Practically all of my shows are on hiatus right now except for Game of Thrones, so to fill in the gaps I started catching up on Bob's Burgers and The Amazing World of Gumball. I was fairly indifferent to these shows in the past because I tend to hate family sitcoms and all their cliches, but I never flat-out disliked them so I figured they'd be an okay watch while I waited for other shows to return. I've ended up with a newly discovered appreciation for both shows, and I think the reason is because they both try a different kind of family dynamic. Bob Belcher isn't a bumbling dad and he frequently has to talk down his well-meaning but naive wife, Linda. Richard Watterson is most definitely a bumbling dad, but because of that he's a stay-at-home parent while his much more intelligent and capable wife, Nicole, is the one who actually works and provides for the rest of the family.
More than that, however, I think what I like about both shows is that it's not always about the family members fighting and arguing with each other. In so many other shows (coughFamilyGuycough) the family members are so hostile toward each other that you start to wonder if they even care. It's downright unpleasant to watch. While I won't say the Belchers and Wattersons never fight, more often than not the comedy isn't about pitting the family members against each other but pitting them against the rest of the world, which I find a lot funnier than watching a group of dysfunctional people tear themselves apart.
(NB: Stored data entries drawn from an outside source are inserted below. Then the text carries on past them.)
$ cat src/design/rsf_pkg.sv
`default_nettype none

package rsf_pkg;

    // one rgb pixel as stored in the line stores and the window
    typedef struct packed {
        logic [7:0] blue;
        logic [7:0] green;
        logic [7:0] red;
    } t_pixel;

    // line store control from the top level
    typedef struct packed {
        logic rd_en;
        logic wr_en;
    } t_lb_ctrl;

    // configuration register indexes
    localparam logic CFG_FRAME_WIDTH  = 1'b0;
    localparam logic CFG_FRAME_HEIGHT = 1'b1;

    localparam int FRAME_WIDTH_W  = 11;
    localparam int FRAME_HEIGHT_W = 12;
    localparam int COL_POS_W      = 10;
    localparam int ROW_POS_W      = 12;
    localparam int CFG_DATA_W     = 12;

    localparam logic [FRAME_WIDTH_W-1:0]  FRAME_WIDTH_RST  = 11'd640;
    localparam logic [FRAME_HEIGHT_W-1:0] FRAME_HEIGHT_RST = 12'd480;

    // smallest frame side the window needs
    localparam int MIN_SIDE = 3;

    // 5*centre - up - down - left - right, clamped to 0..255
    function automatic logic [7:0] sharpen_chan(
        input logic [7:0] cen,
        input logic [7:0] up,
        input logic [7:0] down,
        input logic [7:0] left,
        input logic [7:0] right
    );
        logic [10:0] pos;
        logic [10:0] neg;
        logic [10:0] diff;
        logic [7:0]  res;
        pos  = {1'b0, cen, 2'b00} + {3'b000, cen};
        neg  = {3'b000, up} + {3'b000, down} + {3'b000, left} + {3'b000, right};
        diff = pos - neg;
        if (neg > pos) begin
            res = 8'd0;
        end else if (diff > 11'd255) begin
            res = 8'd255;
        end else begin
            res = diff[7:0];
        end
        return res;
    endfunction

endpackage

`default_nettype wire

$ cat src/design/rsf_sharpen.sv
`default_nettype none

// laplacian sharpen of one window, all three channels
module rsf_sharpen import rsf_pkg::*; (
    input  wire t_pixel i_cen,
    input  wire t_pixel i_up,
    input  wire t_pixel i_down,
    input  wire t_pixel i_left,
    input  wire t_pixel i_right,
    output t_pixel      o_px
);

    assign o_px.red   = sharpen_chan(i_cen.red, i_up.red, i_down.red,
                                     i_left.red, i_right.red);
    assign o_px.green = sharpen_chan(i_cen.green, i_up.green, i_down.green,
                                     i_left.green, i_right.green);
    assign o_px.blue  = sharpen_chan(i_cen.blue, i_up.blue, i_down.blue,
                                     i_left.blue, i_right.blue);

endmodule

`default_nettype wire

$ cat config.mk
export PLATFORM = sky130hd
export DESIGN_NAME = rsf_sharpen
export DESIGN_NICKNAME = d
export VERILOG_FILES = /design/src/design/rsf_pkg.sv /design/src/design/rsf_sharpen.sv
export SDC_FILE = /design/constraint.sdc
export NUM_CORES = 1
export LEC_CHECK = 0
export BUFFER_PORTS_ARGS = -buffer_cell sky130_fd_sc_hd__buf_2
export CAP_MARGIN = 10
export CORE_UTILIZATION = 50
export DETAILED_ROUTE_END_ITERATION = 7
export PLACE_DENSITY_LB_ADDON = 0.25
export SYNTH_ARGS = -nofsm -noshare
export SYNTH_HDL_FRONTEND = slang
export SYNTH_SLANG_ARGS = --single-unit
$ cat constraint.sdc
create_clock -name vclk -period 9.35
set_input_delay 1.4025 -clock vclk [all_inputs]
set_output_delay 1.4025 -clock vclk [all_outputs]
set_load 0.02 [all_outputs]
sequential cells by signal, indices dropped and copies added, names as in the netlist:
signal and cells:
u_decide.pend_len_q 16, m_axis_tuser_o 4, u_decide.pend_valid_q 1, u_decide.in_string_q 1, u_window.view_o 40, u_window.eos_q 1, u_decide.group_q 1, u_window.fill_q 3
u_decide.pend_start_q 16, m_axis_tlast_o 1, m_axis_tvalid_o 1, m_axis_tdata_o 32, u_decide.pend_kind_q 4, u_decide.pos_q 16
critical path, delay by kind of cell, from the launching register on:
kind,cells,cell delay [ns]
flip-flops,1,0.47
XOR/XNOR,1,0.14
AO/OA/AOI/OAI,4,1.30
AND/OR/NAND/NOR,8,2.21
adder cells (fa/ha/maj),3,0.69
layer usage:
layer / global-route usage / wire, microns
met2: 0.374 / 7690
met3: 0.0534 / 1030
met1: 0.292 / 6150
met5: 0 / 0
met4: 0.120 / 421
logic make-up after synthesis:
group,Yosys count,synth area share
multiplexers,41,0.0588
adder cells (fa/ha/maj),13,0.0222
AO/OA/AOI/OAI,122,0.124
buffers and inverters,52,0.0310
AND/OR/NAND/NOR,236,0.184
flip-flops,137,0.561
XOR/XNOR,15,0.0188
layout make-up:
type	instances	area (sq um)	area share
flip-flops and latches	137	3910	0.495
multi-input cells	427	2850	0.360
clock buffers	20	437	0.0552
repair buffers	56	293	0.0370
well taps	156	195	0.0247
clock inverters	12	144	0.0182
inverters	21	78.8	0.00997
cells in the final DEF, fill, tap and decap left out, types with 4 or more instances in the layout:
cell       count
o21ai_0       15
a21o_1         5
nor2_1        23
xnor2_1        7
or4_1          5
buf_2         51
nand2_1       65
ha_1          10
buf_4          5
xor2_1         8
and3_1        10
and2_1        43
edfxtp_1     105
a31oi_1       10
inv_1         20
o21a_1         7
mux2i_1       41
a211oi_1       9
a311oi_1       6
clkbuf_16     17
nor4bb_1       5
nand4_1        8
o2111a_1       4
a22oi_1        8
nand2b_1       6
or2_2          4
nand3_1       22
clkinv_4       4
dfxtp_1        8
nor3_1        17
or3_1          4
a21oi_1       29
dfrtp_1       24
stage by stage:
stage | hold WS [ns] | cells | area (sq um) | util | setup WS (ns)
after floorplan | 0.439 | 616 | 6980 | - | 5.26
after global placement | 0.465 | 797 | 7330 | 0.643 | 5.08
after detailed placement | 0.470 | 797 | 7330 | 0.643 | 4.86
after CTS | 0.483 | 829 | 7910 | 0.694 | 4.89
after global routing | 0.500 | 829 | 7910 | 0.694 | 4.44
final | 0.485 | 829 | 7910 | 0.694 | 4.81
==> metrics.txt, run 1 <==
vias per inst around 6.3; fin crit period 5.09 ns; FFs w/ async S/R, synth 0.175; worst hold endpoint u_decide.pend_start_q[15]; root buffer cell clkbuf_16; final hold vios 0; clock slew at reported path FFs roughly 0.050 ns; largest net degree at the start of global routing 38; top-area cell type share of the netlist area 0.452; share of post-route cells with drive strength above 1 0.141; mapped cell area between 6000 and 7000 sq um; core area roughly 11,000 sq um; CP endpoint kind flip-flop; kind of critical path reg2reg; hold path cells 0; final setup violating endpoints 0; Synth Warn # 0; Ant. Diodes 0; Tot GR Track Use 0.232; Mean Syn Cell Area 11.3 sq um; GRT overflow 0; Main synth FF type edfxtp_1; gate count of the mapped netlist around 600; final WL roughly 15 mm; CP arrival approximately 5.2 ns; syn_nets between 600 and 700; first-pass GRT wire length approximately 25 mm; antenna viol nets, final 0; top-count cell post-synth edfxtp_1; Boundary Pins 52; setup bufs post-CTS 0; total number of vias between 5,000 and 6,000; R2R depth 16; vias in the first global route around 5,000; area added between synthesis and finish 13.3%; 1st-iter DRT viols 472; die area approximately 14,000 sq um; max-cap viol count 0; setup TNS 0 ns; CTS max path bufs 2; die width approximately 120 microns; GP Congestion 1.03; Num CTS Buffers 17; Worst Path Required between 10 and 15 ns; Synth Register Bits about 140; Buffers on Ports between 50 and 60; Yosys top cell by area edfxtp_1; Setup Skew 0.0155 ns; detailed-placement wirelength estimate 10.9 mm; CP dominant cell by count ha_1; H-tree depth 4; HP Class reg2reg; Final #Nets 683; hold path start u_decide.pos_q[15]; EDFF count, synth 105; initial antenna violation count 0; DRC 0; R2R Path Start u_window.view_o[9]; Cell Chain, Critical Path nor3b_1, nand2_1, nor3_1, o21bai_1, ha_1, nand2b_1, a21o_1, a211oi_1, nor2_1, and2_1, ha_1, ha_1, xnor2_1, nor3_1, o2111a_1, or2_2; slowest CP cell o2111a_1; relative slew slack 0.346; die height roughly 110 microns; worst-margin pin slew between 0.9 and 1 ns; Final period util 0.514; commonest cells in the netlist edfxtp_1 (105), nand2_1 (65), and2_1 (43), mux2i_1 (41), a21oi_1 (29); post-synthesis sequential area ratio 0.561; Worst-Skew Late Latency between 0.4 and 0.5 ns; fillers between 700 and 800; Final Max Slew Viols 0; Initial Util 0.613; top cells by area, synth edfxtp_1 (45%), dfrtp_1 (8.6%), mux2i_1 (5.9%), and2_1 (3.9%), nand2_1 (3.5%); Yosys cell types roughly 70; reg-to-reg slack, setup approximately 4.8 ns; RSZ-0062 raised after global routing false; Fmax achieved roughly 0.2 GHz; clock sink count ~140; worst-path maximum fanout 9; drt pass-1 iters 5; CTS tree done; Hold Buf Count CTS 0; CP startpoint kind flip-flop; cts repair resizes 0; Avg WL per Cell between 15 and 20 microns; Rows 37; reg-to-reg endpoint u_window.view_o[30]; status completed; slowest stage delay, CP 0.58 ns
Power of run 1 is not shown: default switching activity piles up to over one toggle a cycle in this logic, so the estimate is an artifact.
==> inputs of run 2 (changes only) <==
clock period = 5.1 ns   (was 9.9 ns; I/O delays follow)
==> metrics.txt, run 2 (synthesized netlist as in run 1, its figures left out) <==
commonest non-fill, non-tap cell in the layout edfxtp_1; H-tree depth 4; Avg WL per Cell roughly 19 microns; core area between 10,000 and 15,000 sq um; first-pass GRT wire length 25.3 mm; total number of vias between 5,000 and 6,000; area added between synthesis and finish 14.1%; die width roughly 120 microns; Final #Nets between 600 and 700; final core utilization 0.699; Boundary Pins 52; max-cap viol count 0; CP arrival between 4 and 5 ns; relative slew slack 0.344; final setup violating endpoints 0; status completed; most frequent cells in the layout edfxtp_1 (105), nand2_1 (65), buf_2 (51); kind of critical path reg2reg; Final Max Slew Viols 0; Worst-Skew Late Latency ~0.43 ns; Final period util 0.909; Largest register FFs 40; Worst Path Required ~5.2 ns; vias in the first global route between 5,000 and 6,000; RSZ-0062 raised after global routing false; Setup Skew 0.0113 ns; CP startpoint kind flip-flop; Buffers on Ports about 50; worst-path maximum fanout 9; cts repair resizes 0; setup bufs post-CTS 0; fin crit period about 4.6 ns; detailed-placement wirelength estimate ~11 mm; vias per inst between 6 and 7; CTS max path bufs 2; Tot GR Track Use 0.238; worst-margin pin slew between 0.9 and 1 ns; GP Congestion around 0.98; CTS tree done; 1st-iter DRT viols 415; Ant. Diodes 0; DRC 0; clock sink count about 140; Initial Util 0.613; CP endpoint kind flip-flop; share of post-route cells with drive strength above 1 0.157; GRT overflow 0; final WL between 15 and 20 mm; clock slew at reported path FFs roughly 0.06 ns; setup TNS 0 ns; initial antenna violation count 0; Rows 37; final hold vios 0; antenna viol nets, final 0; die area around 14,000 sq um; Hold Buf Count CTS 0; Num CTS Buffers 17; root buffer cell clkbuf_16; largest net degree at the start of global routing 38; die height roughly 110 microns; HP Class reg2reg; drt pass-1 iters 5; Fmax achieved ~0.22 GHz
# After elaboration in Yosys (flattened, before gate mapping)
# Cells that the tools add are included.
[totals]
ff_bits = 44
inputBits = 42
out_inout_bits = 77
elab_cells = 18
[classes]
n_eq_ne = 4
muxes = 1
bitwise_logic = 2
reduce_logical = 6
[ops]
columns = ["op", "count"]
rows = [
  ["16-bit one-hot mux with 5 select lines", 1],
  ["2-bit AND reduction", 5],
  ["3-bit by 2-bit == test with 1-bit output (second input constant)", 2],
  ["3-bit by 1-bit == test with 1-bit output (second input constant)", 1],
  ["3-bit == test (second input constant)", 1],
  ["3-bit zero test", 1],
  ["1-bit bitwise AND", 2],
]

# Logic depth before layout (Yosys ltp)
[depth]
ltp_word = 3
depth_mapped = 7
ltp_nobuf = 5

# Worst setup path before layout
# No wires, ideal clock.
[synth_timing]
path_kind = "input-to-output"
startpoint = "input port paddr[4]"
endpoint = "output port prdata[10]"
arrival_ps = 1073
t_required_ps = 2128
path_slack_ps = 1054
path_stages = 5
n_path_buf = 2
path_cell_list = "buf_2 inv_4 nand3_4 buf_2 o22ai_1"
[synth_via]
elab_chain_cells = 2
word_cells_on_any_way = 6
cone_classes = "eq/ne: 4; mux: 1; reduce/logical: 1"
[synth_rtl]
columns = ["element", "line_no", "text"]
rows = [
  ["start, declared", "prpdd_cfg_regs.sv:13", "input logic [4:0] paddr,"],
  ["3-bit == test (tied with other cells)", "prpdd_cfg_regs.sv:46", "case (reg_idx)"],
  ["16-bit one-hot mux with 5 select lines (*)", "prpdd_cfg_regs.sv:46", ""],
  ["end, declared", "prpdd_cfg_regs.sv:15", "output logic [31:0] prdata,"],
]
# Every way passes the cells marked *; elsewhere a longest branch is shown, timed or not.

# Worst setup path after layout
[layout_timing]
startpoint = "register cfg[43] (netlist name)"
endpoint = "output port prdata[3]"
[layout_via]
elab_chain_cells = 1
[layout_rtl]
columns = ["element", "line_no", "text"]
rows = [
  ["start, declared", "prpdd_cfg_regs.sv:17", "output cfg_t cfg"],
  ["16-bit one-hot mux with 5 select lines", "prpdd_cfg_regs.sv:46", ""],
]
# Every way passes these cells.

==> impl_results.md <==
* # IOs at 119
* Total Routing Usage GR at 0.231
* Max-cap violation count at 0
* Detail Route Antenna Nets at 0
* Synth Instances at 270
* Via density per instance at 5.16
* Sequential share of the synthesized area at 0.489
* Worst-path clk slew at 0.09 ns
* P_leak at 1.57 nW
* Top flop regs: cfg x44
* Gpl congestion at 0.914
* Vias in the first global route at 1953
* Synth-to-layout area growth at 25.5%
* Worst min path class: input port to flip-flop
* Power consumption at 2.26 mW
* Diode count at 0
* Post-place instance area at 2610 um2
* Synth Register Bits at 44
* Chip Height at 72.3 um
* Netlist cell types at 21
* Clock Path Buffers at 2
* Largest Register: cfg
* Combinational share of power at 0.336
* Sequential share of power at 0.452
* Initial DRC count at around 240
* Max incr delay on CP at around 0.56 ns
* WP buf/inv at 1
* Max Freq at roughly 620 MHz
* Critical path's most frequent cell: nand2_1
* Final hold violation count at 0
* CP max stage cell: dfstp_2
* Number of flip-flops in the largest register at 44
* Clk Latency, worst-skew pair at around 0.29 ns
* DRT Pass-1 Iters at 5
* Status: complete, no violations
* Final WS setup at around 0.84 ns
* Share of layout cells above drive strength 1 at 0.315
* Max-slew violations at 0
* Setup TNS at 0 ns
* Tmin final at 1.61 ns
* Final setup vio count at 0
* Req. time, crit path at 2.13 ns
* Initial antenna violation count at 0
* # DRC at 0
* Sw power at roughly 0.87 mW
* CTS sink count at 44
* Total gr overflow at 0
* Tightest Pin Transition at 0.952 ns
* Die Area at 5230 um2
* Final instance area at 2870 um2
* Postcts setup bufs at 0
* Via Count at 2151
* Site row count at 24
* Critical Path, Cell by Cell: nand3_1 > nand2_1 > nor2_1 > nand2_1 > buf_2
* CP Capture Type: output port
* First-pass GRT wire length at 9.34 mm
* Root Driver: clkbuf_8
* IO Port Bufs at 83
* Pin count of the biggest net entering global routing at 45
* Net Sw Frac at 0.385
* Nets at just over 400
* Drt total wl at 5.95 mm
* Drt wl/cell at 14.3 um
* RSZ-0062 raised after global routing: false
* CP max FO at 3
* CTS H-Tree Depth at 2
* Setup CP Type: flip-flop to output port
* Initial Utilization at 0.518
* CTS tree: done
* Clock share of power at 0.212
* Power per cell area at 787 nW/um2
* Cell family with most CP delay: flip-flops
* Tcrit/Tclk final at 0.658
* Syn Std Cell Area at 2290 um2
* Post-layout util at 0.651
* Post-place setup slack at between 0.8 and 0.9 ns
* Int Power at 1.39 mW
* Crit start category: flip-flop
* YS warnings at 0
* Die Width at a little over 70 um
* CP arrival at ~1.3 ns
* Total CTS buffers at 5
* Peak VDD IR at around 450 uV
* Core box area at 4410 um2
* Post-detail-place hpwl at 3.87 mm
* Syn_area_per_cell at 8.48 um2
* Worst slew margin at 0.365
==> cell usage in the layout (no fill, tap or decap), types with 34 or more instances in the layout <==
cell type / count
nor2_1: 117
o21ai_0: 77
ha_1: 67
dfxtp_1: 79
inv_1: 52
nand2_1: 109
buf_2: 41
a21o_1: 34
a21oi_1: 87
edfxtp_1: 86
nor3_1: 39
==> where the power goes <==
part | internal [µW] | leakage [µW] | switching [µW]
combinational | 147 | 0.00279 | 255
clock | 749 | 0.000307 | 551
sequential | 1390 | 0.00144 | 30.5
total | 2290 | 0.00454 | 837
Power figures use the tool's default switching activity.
**src/rtl/kqsb_pkg.sv**
```systemverilog
`default_nettype none

package kqsb_pkg;

	localparam int QNUM_W = 4;
	localparam int DATA_W = 32;

	// request kinds
	localparam logic REQ_ENQ = 1'b0;
	localparam logic REQ_DEQ = 1'b1;

	// response status codes
	localparam logic [1:0] STAT_DONE  = 2'd0;
	localparam logic [1:0] STAT_FULL  = 2'd1;
	localparam logic [1:0] STAT_EMPTY = 2'd2;

	typedef struct packed {
		logic                     req_type;
		logic [QNUM_W-1:0]        queue_num;
		logic signed [DATA_W-1:0] data_in;
	} req_t;

	typedef struct packed {
		logic signed [DATA_W-1:0] data_out;
		logic [1:0]               status;
	} rsp_t;

endpackage

`default_nettype wire

```
**src/rtl/kqsb_mem.sv**
```systemverilog
`default_nettype none

// simple dual-port RAM, one write and one registered read per cycle
module kqsb_mem #(
	parameter int WIDTH = 8,
	parameter int DEPTH = 16,
	localparam int AW = (DEPTH > 1) ? $clog2(DEPTH) : 1
) (
	input  wire logic             clk,
	input  wire logic             we,
	input  wire logic [AW-1:0]    waddr,
	input  wire logic [WIDTH-1:0] wdata,
	input  wire logic [AW-1:0]    raddr,
	output logic      [WIDTH-1:0] rdata
);

	logic [WIDTH-1:0] mem [DEPTH];

	always_ff @(posedge clk) begin
		if (we) begin
			mem[waddr] <= wdata;
		end
		rdata <= mem[raddr];
	end

endmodule

`default_nettype wire

```
**src/rtl/k_queues_shared_buffer.sv**
```systemverilog
`default_nettype none

// Channel  Dir  Handshake            Payload
// req      in   req_valid/req_ready  kqsb_pkg::req_t  {req_type, queue_num, data_in}
// rsp      out  rsp_valid/rsp_ready  kqsb_pkg::rsp_t  {data_out, status}
//
// Steps: enqueue reads the queue table and free-slot link, then updates;
// dequeue reads the queue table, then the head slot link/data, then writes back;
// rejected / full / empty requests are answered from idle. The chain of dependent RAM reads sets this.
// One request in flight; a new request is taken while the last response waits.
// Reset (arst_n low) empties all queues and puts every slot on the free list;
// no clearing pass, untouched slots are tracked with a fill count.
// A stalled rsp holds; the block parks a finished response until rsp drains.
module k_queues_shared_buffer #(
	parameter int SLOTS  = 16,
	parameter int QUEUES = 8
) (
	input  wire logic           clk,
	input  wire logic           arst_n,
	input  wire logic           req_valid,
	output logic                req_ready,
	input  wire kqsb_pkg::req_t req,
	output logic                rsp_valid,
	input  wire logic           rsp_ready,
	output kqsb_pkg::rsp_t      rsp
);

	import kqsb_pkg::*;

	// SW indexes a slot, PW also holds the null pointer (== SLOTS)
	localparam int SW = $clog2(SLOTS);
	localparam int PW = $clog2(SLOTS + 1);
	localparam int QW = (QUEUES > 1) ? $clog2(QUEUES) : 1;
	localparam logic [PW-1:0] NULL_PTR = PW'(SLOTS);

	typedef enum logic [2:0] {
		ST_IDLE,
		ST_ENQ,
		ST_DEQ_RD,
		ST_DEQ_WB,
		ST_POST
	} state_t;

	state_t           state_q;
	logic [QW-1:0]    q_q;
	logic [DATA_W-1:0] data_q;
	logic [PW-1:0]    free_head_q;
	logic [PW-1:0]    fill_q;       // slots at or above this were never allocated
	logic [QUEUES-1:0] head_vld_q;  // queue non-empty
	rsp_t             res_q;
	rsp_t             rsp_q;
	logic             rsp_valid_q;

	// queue table entry: {head, tail}
	logic             qt_we;
	logic [QW-1:0]    qt_raddr;
	logic [2*SW-1:0]  qt_wdata;
	logic [2*SW-1:0]  qt_rdata;
	logic [SW-1:0]    q_head;
	logic [SW-1:0]    q_tail;

	logic             lk_we;
	logic [SW-1:0]    lk_waddr;
	logic [PW-1:0]    lk_wdata;
	logic [SW-1:0]    lk_raddr;
	logic [PW-1:0]    lk_rdata;

	logic             dt_we;
	logic [DATA_W-1:0] dt_rdata;

	logic [QNUM_W-1:0] qn;
	logic             q_in_rng;
	logic [QW-1:0]    qidx_in;
	logic             free_null;
	logic [SW-1:0]    slot;
	logic [PW-1:0]    nxt_free;
	logic             is_enq;
	logic             reject;
	logic             fin;
	rsp_t             fin_res;
	logic             out_free;

	always_comb begin
		qn        = req.queue_num;
		q_in_rng  = (qn != '0) && (32'(qn) <= 32'(QUEUES));
		qidx_in   = QW'(qn - QNUM_W'(1));
		is_enq    = (req.req_type == REQ_ENQ);
		free_null = (free_head_q >= NULL_PTR);
		reject    = !q_in_rng || (is_enq && free_null) ||
			(!is_enq && !head_vld_q[qidx_in]);
		q_head    = qt_rdata[2*SW-1:SW];
		q_tail    = qt_rdata[SW-1:0];
		slot      = free_head_q[SW-1:0];
		// untouched slots still chain to their successor
		nxt_free  = (free_head_q < fill_q) ? lk_rdata : free_head_q + PW'(1);
		out_free  = !rsp_valid_q || rsp_ready;

		qt_raddr  = (state_q == ST_IDLE) ? qidx_in : q_q;
		lk_raddr  = (state_q == ST_DEQ_RD) ? q_head : slot;

		qt_we     = 1'b0;
		qt_wdata  = {q_head, slot};
		lk_we     = 1'b0;
		lk_waddr  = q_tail;
		lk_wdata  = PW'(slot);
		dt_we     = 1'b0;
		fin       = 1'b0;
		fin_res   = '{data_out: '0, status: STAT_DONE};

		unique case (state_q)
			ST_IDLE: begin
				fin             = req_valid && reject;
				fin_res.status  = is_enq ? STAT_FULL : STAT_EMPTY;
			end
			ST_ENQ: begin
				// new slot becomes tail; link it behind the old tail if any
				qt_we    = 1'b1;
				qt_wdata = {head_vld_q[q_q] ? q_head : slot, slot};
				lk_we    = head_vld_q[q_q];
				dt_we    = 1'b1;
				fin      = 1'b1;
			end
			ST_DEQ_RD: begin
			end
			ST_DEQ_WB: begin
				// last element leaves: just drop the valid bit
				qt_we            = (q_head != q_tail);
				qt_wdata         = {lk_rdata[SW-1:0], q_tail};
				lk_we            = 1'b1;
				lk_waddr         = q_head;
				lk_wdata         = free_head_q;
				fin              = 1'b1;
				fin_res.data_out = dt_rdata;
			end
			ST_POST: begin
			end
			default: begin
			end
		endcase
	end

	kqsb_mem #(.WIDTH(2*SW), .DEPTH(QUEUES)) u_qtab (
		.clk   (clk),
		.we    (qt_we),
		.waddr (q_q),
		.wdata (qt_wdata),
		.raddr (qt_raddr),
		.rdata (qt_rdata)
	);

	kqsb_mem #(.WIDTH(PW), .DEPTH(SLOTS)) u_link (
		.clk   (clk),
		.we    (lk_we),
		.waddr (lk_waddr),
		.wdata (lk_wdata),
		.raddr (lk_raddr),
		.rdata (lk_rdata)
	);

	kqsb_mem #(.WIDTH(DATA_W), .DEPTH(SLOTS)) u_data (
		.clk   (clk),
		.we    (dt_we),
		.waddr (slot),
		.wdata (data_q),
		.raddr (q_head),
		.rdata (dt_rdata)
	);

	always_ff @(posedge clk or negedge arst_n) begin
		if (!arst_n) begin
			state_q     <= ST_IDLE;
			q_q         <= '0;
			data_q      <= '0;
			free_head_q <= '0;
			fill_q      <= '0;
			head_vld_q  <= '0;
			res_q       <= '0;
			rsp_q       <= '0;
			rsp_valid_q <= 1'b0;
		end else begin
			// drained and nothing new loaded this cycle
			if (rsp_valid_q && rsp_ready && !fin && state_q != ST_POST) begin
				rsp_valid_q <= 1'b0;
			end

			unique case (state_q)
				ST_IDLE: begin
					if (req_valid) begin
						q_q    <= qidx_in;
						data_q <= req.data_in;
						if (!reject) begin
							state_q <= is_enq ? ST_ENQ : ST_DEQ_RD;
						end
					end
				end
				ST_ENQ: begin
					free_head_q       <= nxt_free;
					head_vld_q[q_q]   <= 1'b1;
					if (free_head_q == fill_q) begin
						fill_q <= fill_q + PW'(1);
					end
				end
				ST_DEQ_RD: begin
					state_q <= ST_DEQ_WB;
				end
				ST_DEQ_WB: begin
					free_head_q <= PW'(q_head);
					if (q_head == q_tail) begin
						head_vld_q[q_q] <= 1'b0;
					end
				end
				ST_POST: begin
					if (out_free) begin
						rsp_q       <= res_q;
						rsp_valid_q <= 1'b1;
						state_q     <= ST_IDLE;
					end
				end
				default: begin
					state_q <= ST_IDLE;
				end
			endcase

			// park the response if the output register is still occupied
			if (fin) begin
				if (out_free) begin
					rsp_q       <= fin_res;
					rsp_valid_q <= 1'b1;
					state_q     <= ST_IDLE;
				end else begin
					res_q   <= fin_res;
					state_q <= ST_POST;
				end
			end
		end
	end

	assign req_ready = (state_q == ST_IDLE);
	assign rsp_valid = rsp_valid_q;
	assign rsp       = rsp_q;

endmodule

`default_nettype wire

```
**config.mk**
```make
export PLATFORM = sky130hd
export DESIGN_NAME = k_queues_shared_buffer
export DESIGN_NICKNAME = d
export VERILOG_FILES = /design/src/rtl/kqsb_pkg.sv /design/src/rtl/kqsb_mem.sv /design/src/rtl/k_queues_shared_buffer.sv
export SDC_FILE = /design/constraint.sdc
export NUM_CORES = 1
export LEC_CHECK = 0
export BUFFER_PORTS_ARGS = -buffer_cell sky130_fd_sc_hd__buf_4
export CAP_MARGIN = 20
export CORE_UTILIZATION = 62
export DETAILED_ROUTE_END_ITERATION = 6
export PLACE_DENSITY = 0.88
export SLEW_MARGIN = 20
export SYNTH_ARGS = -nofsm -noshare
export SYNTH_HDL_FRONTEND = slang
export SYNTH_SLANG_ARGS = --single-unit
```
**constraint.sdc**
```tcl
create_clock -name clk -period 5.3 [get_ports clk]
set_input_delay 0.265 -clock clk [delete_from_list [all_inputs] [get_ports clk]]
set_output_delay 0.265 -clock clk [all_outputs]
set_load 0.01 [all_outputs]
```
It's also worth mentioning that neither show has the "perfect mom" trope that I hate so much. Linda Belcher isn't stupid or anything, but she tends to get carried away with half-baked ideas and jumps to wild conclusions with little evidence, so Bob often has to talk her back down to Earth. Nicole Watterson, while undeniably the smartest and most sane member of her family with the possible exception of her daughter, is also obsessed with winning to truly insane degrees and has one hell a temper when something annoys her, so it's not like she's put on some pedestal above the rest of the family members. She's just as crazy at the rest of them, but merely in different ways.
I'm not saying either one of these shows is a masterpiece or anything, just that they made me reconsider how I feel about sitcoms. The genre isn't inherently terrible, but people have gotten lazy, complacent, and even downright cynical in how they write it. I've already seen enough broken families in the real world. I want more shows where the families are struggling together, not struggling to stay together.